Now we are big chocolate crispie cake fans in our house. There is something rather nostalgic about them – I’m pretty sure everyone made these as kids. And there is nothing we love more for a quick treat at the weekend. All you have to do is wait out the setting time in the fridge {a tough ask sometimes…} So when I was looking through Deliciously Ella’s new book and came across her recipe for quinoa and cacao crispie treats I was very excited and keen to try them. Sadly I was a bit disappointed with the end result as although the taste was really good and rich, the puffed quinoa didn’t have the same crunch that you would get from the rice crispies.

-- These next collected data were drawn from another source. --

## config.mk

```make
export PLATFORM = sky130hd
export DESIGN_NAME = mwts_sequencer
export DESIGN_NICKNAME = d
export VERILOG_FILES = /design/src/mwts_pkg.sv /design/src/mwts_delta_mem.sv /design/src/mwts_incline.sv /design/src/mwts_sequencer.sv
export SDC_FILE = /design/constraint.sdc
export NUM_CORES = 1
export LEC_CHECK = 0
export BUFFER_PORTS_ARGS = -buffer_cell sky130_fd_sc_hd__buf_4
export CORE_UTILIZATION = 55
export DETAILED_ROUTE_END_ITERATION = 6
export PLACE_DENSITY = 0.83
export SETUP_SLACK_MARGIN = 0.5
export SLEW_MARGIN = 20
export SYNTH_ARGS = -nofsm -noshare
export SYNTH_HDL_FRONTEND = slang
export SYNTH_SLANG_ARGS = --single-unit
export TNS_END_PERCENT = 10
```

## constraint.sdc

```tcl
create_clock -name mclk -period 6.85 [get_ports mclk]
set_clock_uncertainty 0.15 [all_clocks]
set_input_delay 1.0275 -clock mclk [delete_from_list [all_inputs] [get_ports mclk]]
set_output_delay 1.0275 -clock mclk [all_outputs]
set_load 0.02 [all_outputs]
```
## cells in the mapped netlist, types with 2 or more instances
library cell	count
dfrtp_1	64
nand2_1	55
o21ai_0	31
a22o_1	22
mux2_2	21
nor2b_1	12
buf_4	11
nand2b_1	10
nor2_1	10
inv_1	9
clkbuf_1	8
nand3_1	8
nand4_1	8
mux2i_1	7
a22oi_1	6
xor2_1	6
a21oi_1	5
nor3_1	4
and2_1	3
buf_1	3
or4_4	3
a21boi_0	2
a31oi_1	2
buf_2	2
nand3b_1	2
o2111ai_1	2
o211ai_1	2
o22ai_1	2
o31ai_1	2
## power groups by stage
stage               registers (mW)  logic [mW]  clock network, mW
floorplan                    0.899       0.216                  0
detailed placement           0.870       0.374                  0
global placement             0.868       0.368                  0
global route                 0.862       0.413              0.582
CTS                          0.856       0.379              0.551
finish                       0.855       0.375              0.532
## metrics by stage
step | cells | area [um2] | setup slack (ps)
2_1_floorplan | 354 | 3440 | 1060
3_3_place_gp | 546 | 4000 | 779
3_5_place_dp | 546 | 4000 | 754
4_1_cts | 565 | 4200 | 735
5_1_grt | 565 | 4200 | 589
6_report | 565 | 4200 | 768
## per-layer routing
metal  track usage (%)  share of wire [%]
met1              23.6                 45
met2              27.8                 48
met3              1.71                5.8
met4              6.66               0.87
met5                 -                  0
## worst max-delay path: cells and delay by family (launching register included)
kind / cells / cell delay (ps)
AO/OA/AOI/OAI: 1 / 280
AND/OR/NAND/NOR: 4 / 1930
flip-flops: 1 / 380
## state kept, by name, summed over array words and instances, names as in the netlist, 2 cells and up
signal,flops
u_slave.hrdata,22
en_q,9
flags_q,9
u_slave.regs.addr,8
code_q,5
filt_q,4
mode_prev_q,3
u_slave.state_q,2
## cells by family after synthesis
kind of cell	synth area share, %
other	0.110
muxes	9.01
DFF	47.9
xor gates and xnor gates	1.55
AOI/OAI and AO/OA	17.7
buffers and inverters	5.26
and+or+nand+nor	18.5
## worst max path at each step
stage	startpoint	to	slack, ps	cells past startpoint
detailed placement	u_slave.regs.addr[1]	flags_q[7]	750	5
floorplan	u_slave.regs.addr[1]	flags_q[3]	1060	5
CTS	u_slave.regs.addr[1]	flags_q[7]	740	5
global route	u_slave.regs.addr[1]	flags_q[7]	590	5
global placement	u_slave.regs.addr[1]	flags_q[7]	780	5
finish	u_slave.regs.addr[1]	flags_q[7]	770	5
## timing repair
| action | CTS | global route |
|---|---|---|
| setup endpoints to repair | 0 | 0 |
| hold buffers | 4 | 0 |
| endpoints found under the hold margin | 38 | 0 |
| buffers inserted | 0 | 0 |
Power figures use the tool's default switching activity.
## config.mk

```make
export PLATFORM = sky130hd
export DESIGN_NAME = distributed_dma
export DESIGN_NICKNAME = d
export VERILOG_FILES = /design/src/dma_slave_pkg.sv /design/src/distributed_dma.sv
export VERILOG_INCLUDE_DIRS = /design/src /design/src/src
export SDC_FILE = /design/constraint.sdc
export NUM_CORES = 1
export LEC_CHECK = 0
export ABC_AREA = 0
export BUFFER_PORTS_ARGS = -buffer_cell sky130_fd_sc_hd__buf_4
export CORE_MARGIN = 2
export CORE_UTILIZATION = 43
export DETAILED_ROUTE_END_ITERATION = 10
export PLACE_DENSITY_LB_ADDON = 0.3
export SLEW_MARGIN = 20
export SYNTH_ARGS = -nofsm -noshare
export SYNTH_HDL_FRONTEND = slang
export SYNTH_SLANG_ARGS = --single-unit
```

## constraint.sdc

```tcl
create_clock -name i_core_clk -period 4.4 [get_ports i_core_clk]
set_input_delay 1.32 -clock i_core_clk [delete_from_list [all_inputs] [get_ports i_core_clk]]
set_output_delay 1.32 -clock i_core_clk [all_outputs]
set_load 0.005 [all_outputs]
```
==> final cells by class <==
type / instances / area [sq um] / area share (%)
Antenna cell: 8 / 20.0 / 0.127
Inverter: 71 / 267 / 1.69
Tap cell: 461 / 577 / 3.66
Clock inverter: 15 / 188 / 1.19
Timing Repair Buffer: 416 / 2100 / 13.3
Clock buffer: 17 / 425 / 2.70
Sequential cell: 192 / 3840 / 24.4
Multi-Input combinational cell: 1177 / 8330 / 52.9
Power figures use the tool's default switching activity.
--- src/rtl/rtcai_top.sv ---
// RTC core with calendar, alarm, timer, interrupt pins and supply switchover
//
// Chosen here: the Wishbone register port and the register offsets.
`timescale 1ns/10ps
`include "rtcai_regs.svh"
// Function
// - Count hundredths to hours from crystal ticks
// - Calendar counters with leap years to 2099
// - Alarm matches any chosen field combination
// - Alarm match sets flag, drives pins
// - Repeat mode alarms on every recurring match
// - Timer expiry sets flag, second pin only
// - First pin function chosen by control bit
// - Frequency mode drives selected crystal clock
// - Second pin source chosen by control bits
// - Serial pins disabled in backup mode
// - Serial data only pulled low
// - Backup needs below battery and trip level
// - Return when above battery or trip
// - Repeat match pulls pin 210 ms
// - Low power mode ignores trip level
module rtcai_top #(
  parameter int unsigned PULSE_CYC = `RTCAI_PULSE_CYC
) (
  input  wire logic        clk_i,
  input  wire logic        rst_i,
  input  wire logic        wb_cyc_i,
  input  wire logic        wb_stb_i,
  input  wire logic        wb_we_i,
  input  wire logic [7:0]  wb_adr_i,
  input  wire logic [3:0]  wb_sel_i,
  input  wire logic [31:0] wb_dat_i,
  output wire logic [31:0] wb_dat_o,
  output wire logic        wb_ack_o,
  output wire logic        wb_err_o,
  output wire logic        irq_o,
  input  wire logic        xtal_i,
  input  wire logic        vdd_lt_bat_i,
  input  wire logic        vdd_lt_trip_i,
  input  wire logic        vdd_gt_bat_i,
  input  wire logic        vdd_gt_trip_i,
  input  wire logic        scl_i,
  input  wire logic        sda_i,
  input  wire logic        sda_pull_i,
  output wire logic        ser_scl_o,
  output wire logic        ser_sda_o,
  output wire logic        sda_o,
  output wire logic        sda_oe_o,
  output wire logic        first_irq_or_freq_pin_o,
  output wire logic        first_irq_or_freq_pin_oe_o,
  output wire logic        second_irq_pin_o,
  output wire logic        second_irq_pin_oe_o,
  output wire logic        backup_o
);
  localparam rtcai_pkg::rtcai_core_t S_RST = '{
    pwr:     rtcai_pkg::RTCAI_NORMAL,
    date:    `RTCAI_DATE_RST,
    mon:     `RTCAI_MON_RST,
    default: '0
  };

  rtcai_pkg::rtcai_core_t s;
  rtcai_pkg::rtcai_core_t n;
  rtcai_tb_if             u_tbif ();
  logic [6:0]             pin_s;
  logic                   lt_bat;
  logic                   lt_trip;
  logic                   gt_bat;
  logic                   gt_trip;
  logic                   tk;
  logic                   c0;
  logic                   c1;
  logic                   c2;
  logic                   c3;
  logic                   c4;
  logic                   c5;
  logic                   alm_on;
  logic                   match;
  logic                   texp;
  logic                   alm_int;
  logic                   fclk;
  logic                   req;
  logic                   wr;
  logic [1:0]             clr;
  logic [31:0]            rd;
  logic [31:0]            w;
  logic [5:0]             hit;
  logic [5:0]             fen;
  logic [7:0]             cur_f [6];
  logic [7:0]             alm_f [6];

  function automatic logic [7:0] step(input logic [7:0] v, input logic [7:0] lo,
                                      input logic en, input logic wrap);
    step = !en ? v : (wrap ? lo : v + 8'h01);
  endfunction : step

  function automatic logic [7:0] dim(input logic [7:0] m, input logic [7:0] y);
    case (m)
      8'h02: dim = (y[1:0] == 2'h0) ? 8'h1d : 8'h1c;
      8'h04, 8'h06, 8'h09, 8'h0b: dim = 8'h1e;
      default: dim = 8'h1f;
    endcase
  endfunction : dim

  function automatic logic [31:0] merge(input logic [31:0] o, input logic [31:0] d,
                                        input logic [3:0] b);
    for (int i = 0; i < 4; i++) begin
      merge[8*i +: 8] = b[i] ? d[8*i +: 8] : o[8*i +: 8];
    end
  endfunction : merge

  rtcai_sync #(
    .W (7)
  ) u_sync (
    .clk_i (clk_i),
    .rst_i (rst_i),
    .d_i   ({sda_i, scl_i, vdd_gt_trip_i, vdd_gt_bat_i, vdd_lt_trip_i, vdd_lt_bat_i, xtal_i}),
    .q_o   (pin_s)
  );

  rtcai_tbase u_tbase (
    .clk_i (clk_i),
    .rst_i (rst_i),
    .tb    (u_tbif.tb)
  );

  assign u_tbif.xtal_s = pin_s[0];
  assign lt_bat = pin_s[1];
  assign lt_trip = pin_s[2];
  assign gt_bat = pin_s[3];
  assign gt_trip = pin_s[4];

  // Alarm field compare, bit 7 of each byte enables the field
  assign cur_f = '{s.sec, s.min, s.hour, s.dow, s.date, s.mon};
  assign alm_f = '{s.alma[7:0], s.alma[15:8], s.alma[23:16], s.alma[31:24], s.almb[7:0], s.almb[15:8]};
  for (genvar i = 0; i < 6; i++) begin : g_fld
    assign fen[i] = alm_f[i][`RTCAI_AE];
    assign hit[i] = !fen[i] || (cur_f[i][6:0] == alm_f[i][6:0]);
  end

  always_comb begin
    n = s;
    // Carry chain of the time and calendar counters
    tk = u_tbif.hund_tick;
    c0 = tk && s.hund == 8'h63;
    c1 = c0 && s.sec == 8'h3b;
    c2 = c1 && s.min == 8'h3b;
    c3 = c2 && s.hour == 8'h17;
    c4 = c3 && s.date >= dim(s.mon, s.year);
    c5 = c4 && s.mon >= 8'h0c;
    n.hund = step(s.hund, 8'h00, tk, c0);
    n.sec = step(s.sec, 8'h00, c0, c1);
    n.min = step(s.min, 8'h00, c1, c2);
    n.hour = step(s.hour, 8'h00, c2, c3);
    n.dow = step(s.dow, 8'h00, c3, s.dow >= 8'h06);
    n.date = step(s.date, 8'h01, c3, c4);
    n.mon = step(s.mon, 8'h01, c4, c5);
    n.year = step(s.year, 8'h00, c5, s.year >= 8'h63);
    n.step = c0;
    // Alarm is off while the first pin carries the frequency output
    alm_on = s.ctrl[`RTCAI_C_ALME] && !(s.ctrl[`RTCAI_C_FEN] && s.ctrl[`RTCAI_C_FSEL]);
    match = s.step && (|fen) && (&hit) && alm_on;
    // Seconds timer, reloads on expiry
    texp = 1'b0;
    if (c0 && s.ctrl[`RTCAI_C_TEN]) begin
      texp = s.tcnt <= 8'h01;
      n.tcnt = texp ? s.trl : s.tcnt - 8'h01;
    end
    if (match && s.ctrl[`RTCAI_C_IM])
      n.pulse = 25'(PULSE_CYC);
    else if (s.pulse != 25'h0)
      n.pulse = s.pulse - 25'h1;
    // Supply switchover
    unique case (s.pwr)
      rtcai_pkg::RTCAI_NORMAL: begin
        if (lt_bat && (lt_trip || s.ctrl[`RTCAI_C_LP]))
          n.pwr = rtcai_pkg::RTCAI_BACKUP;
      end
      rtcai_pkg::RTCAI_BACKUP: begin
        if (gt_bat || (gt_trip && !s.ctrl[`RTCAI_C_LP]))
          n.pwr = rtcai_pkg::RTCAI_NORMAL;
      end
    endcase
    // Bus slave, refused while on backup supply
    req = wb_cyc_i && wb_stb_i && !s.ack && !s.err;
    n.ack = req && s.pwr == rtcai_pkg::RTCAI_NORMAL;
    n.err = req && s.pwr == rtcai_pkg::RTCAI_BACKUP;
    wr = n.ack && wb_we_i;
    case (wb_adr_i)
      `RTCAI_TIME_ADR: rd = {s.hour, s.min, s.sec, s.hund};
      `RTCAI_CAL_ADR: rd = {s.dow, s.year, s.mon, s.date};
      `RTCAI_CTRL_ADR: rd = {21'h0, s.ctrl};
      `RTCAI_STS_ADR: rd = {29'h0, s.pwr == rtcai_pkg::RTCAI_BACKUP, s.sts};
      `RTCAI_MASK_ADR: rd = {30'h0, s.msk};
      `RTCAI_ALMA_ADR: rd = s.alma;
      `RTCAI_ALMB_ADR: rd = {16'h0, s.almb};
      `RTCAI_TMR_ADR: rd = {24'h0, s.trl};
      default: rd = 32'h0;
    endcase
    n.dat = n.ack ? rd : 32'h0;
    w = merge(rd, wb_dat_i, wb_sel_i);
    clr = 2'h0;
    if (wr) begin
      case (wb_adr_i)
        `RTCAI_TIME_ADR: {n.hour, n.min, n.sec, n.hund} = w;
        `RTCAI_CAL_ADR: {n.dow, n.year, n.mon, n.date} = w;
        `RTCAI_CTRL_ADR: n.ctrl = w[`RTCAI_CTRL_W-1:0];
        `RTCAI_STS_ADR: clr = wb_sel_i[0] ? wb_dat_i[1:0] : 2'h0;
        `RTCAI_MASK_ADR: n.msk = w[1:0];
        `RTCAI_ALMA_ADR: n.alma = w;
        `RTCAI_ALMB_ADR: n.almb = w[15:0];
        `RTCAI_TMR_ADR: begin
          n.trl = w[7:0];
          n.tcnt = w[7:0];
        end
        default: ;
      endcase
    end
    // Sticky flags, a new event beats a clear
    n.sts[`RTCAI_S_ALM] = (s.sts[`RTCAI_S_ALM] && !clr[`RTCAI_S_ALM]) || match;
    n.sts[`RTCAI_S_TMR] = (s.sts[`RTCAI_S_TMR] && !clr[`RTCAI_S_TMR]) || texp;
    n.irq = |(n.sts & n.msk);
    // Pin drivers, enable high pulls the line low
    alm_int = s.ctrl[`RTCAI_C_IM] ? s.pulse != 25'h0 : s.sts[`RTCAI_S_ALM];
    unique case (s.ctrl[`RTCAI_C_FRQ +: 2])
      2'h0: fclk = u_tbif.xtal_s;
      2'h1: fclk = u_tbif.div[1];
      2'h2: fclk = u_tbif.div[2];
      2'h3: fclk = u_tbif.div[4];
    endcase
    if (s.ctrl[`RTCAI_C_FSEL])
      n.p1 = s.ctrl[`RTCAI_C_FEN] && !fclk;
    else
      n.p1 = s.ctrl[`RTCAI_C_P1ALM] && alm_int;
    n.p2 = (s.ctrl[`RTCAI_C_SRC] && alm_int) || (s.ctrl[`RTCAI_C_SRC+1] && s.sts[`RTCAI_S_TMR]);
    // Serial pins gated off on backup supply
    n.scl = s.pwr == rtcai_pkg::RTCAI_BACKUP || pin_s[5];
    n.sda = s.pwr == rtcai_pkg::RTCAI_BACKUP || pin_s[6];
    n.sda_oe = s.pwr == rtcai_pkg::RTCAI_NORMAL && sda_pull_i;
    n.low = 1'b0;
  end

  always_ff @(posedge clk_i) begin
    if (rst_i)
      s <= S_RST;
    else
      s <= n;
  end

  assign wb_dat_o = s.dat;
  assign wb_ack_o = s.ack;
  assign wb_err_o = s.err;
  assign irq_o = s.irq;
  assign ser_scl_o = s.scl;
  assign ser_sda_o = s.sda;
  assign sda_o = s.low;
  assign sda_oe_o = s.sda_oe;
  assign first_irq_or_freq_pin_o = s.low;
  assign first_irq_or_freq_pin_oe_o = s.p1;
  assign second_irq_pin_o = s.low;
  assign second_irq_pin_oe_o = s.p2;
  assign backup_o = s.pwr == rtcai_pkg::RTCAI_BACKUP;
endmodule : rtcai_top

So on to attempt number two – I knew I had to find a cereal with a crunch and I came across some spelt bran flakes which definitely met the mark. Definitely a quick and easy one to make for the weekend. I hope you give it a try!
Ingredients
5 tbsp coconut oil
80g cacao powder
6 tbsp maple syrup
2 tbsp nut butter (I used peanut)
150g spelt bran flakes
Method
- Place all the ingredients except the bran flakes) into a saucepan and melt over a low heat, stirring often.
- Once all the ingredients are melted and smooth add the bran flakes and stir until they are evenly coated. When making traditional crispie cakes with golden syrup and cocoa powder or chocolate there is usually the tendency to keep adding cereal until it is all just combined. If you do that with this recipe then the crispie cakes just won’t stick together. So you want to make sure that there is lots of the melted mix to cereal ratio.
- Scoop a large spoonful of the mixture into as many paper cake cases as required and place in the fridge until set. Then enjoy!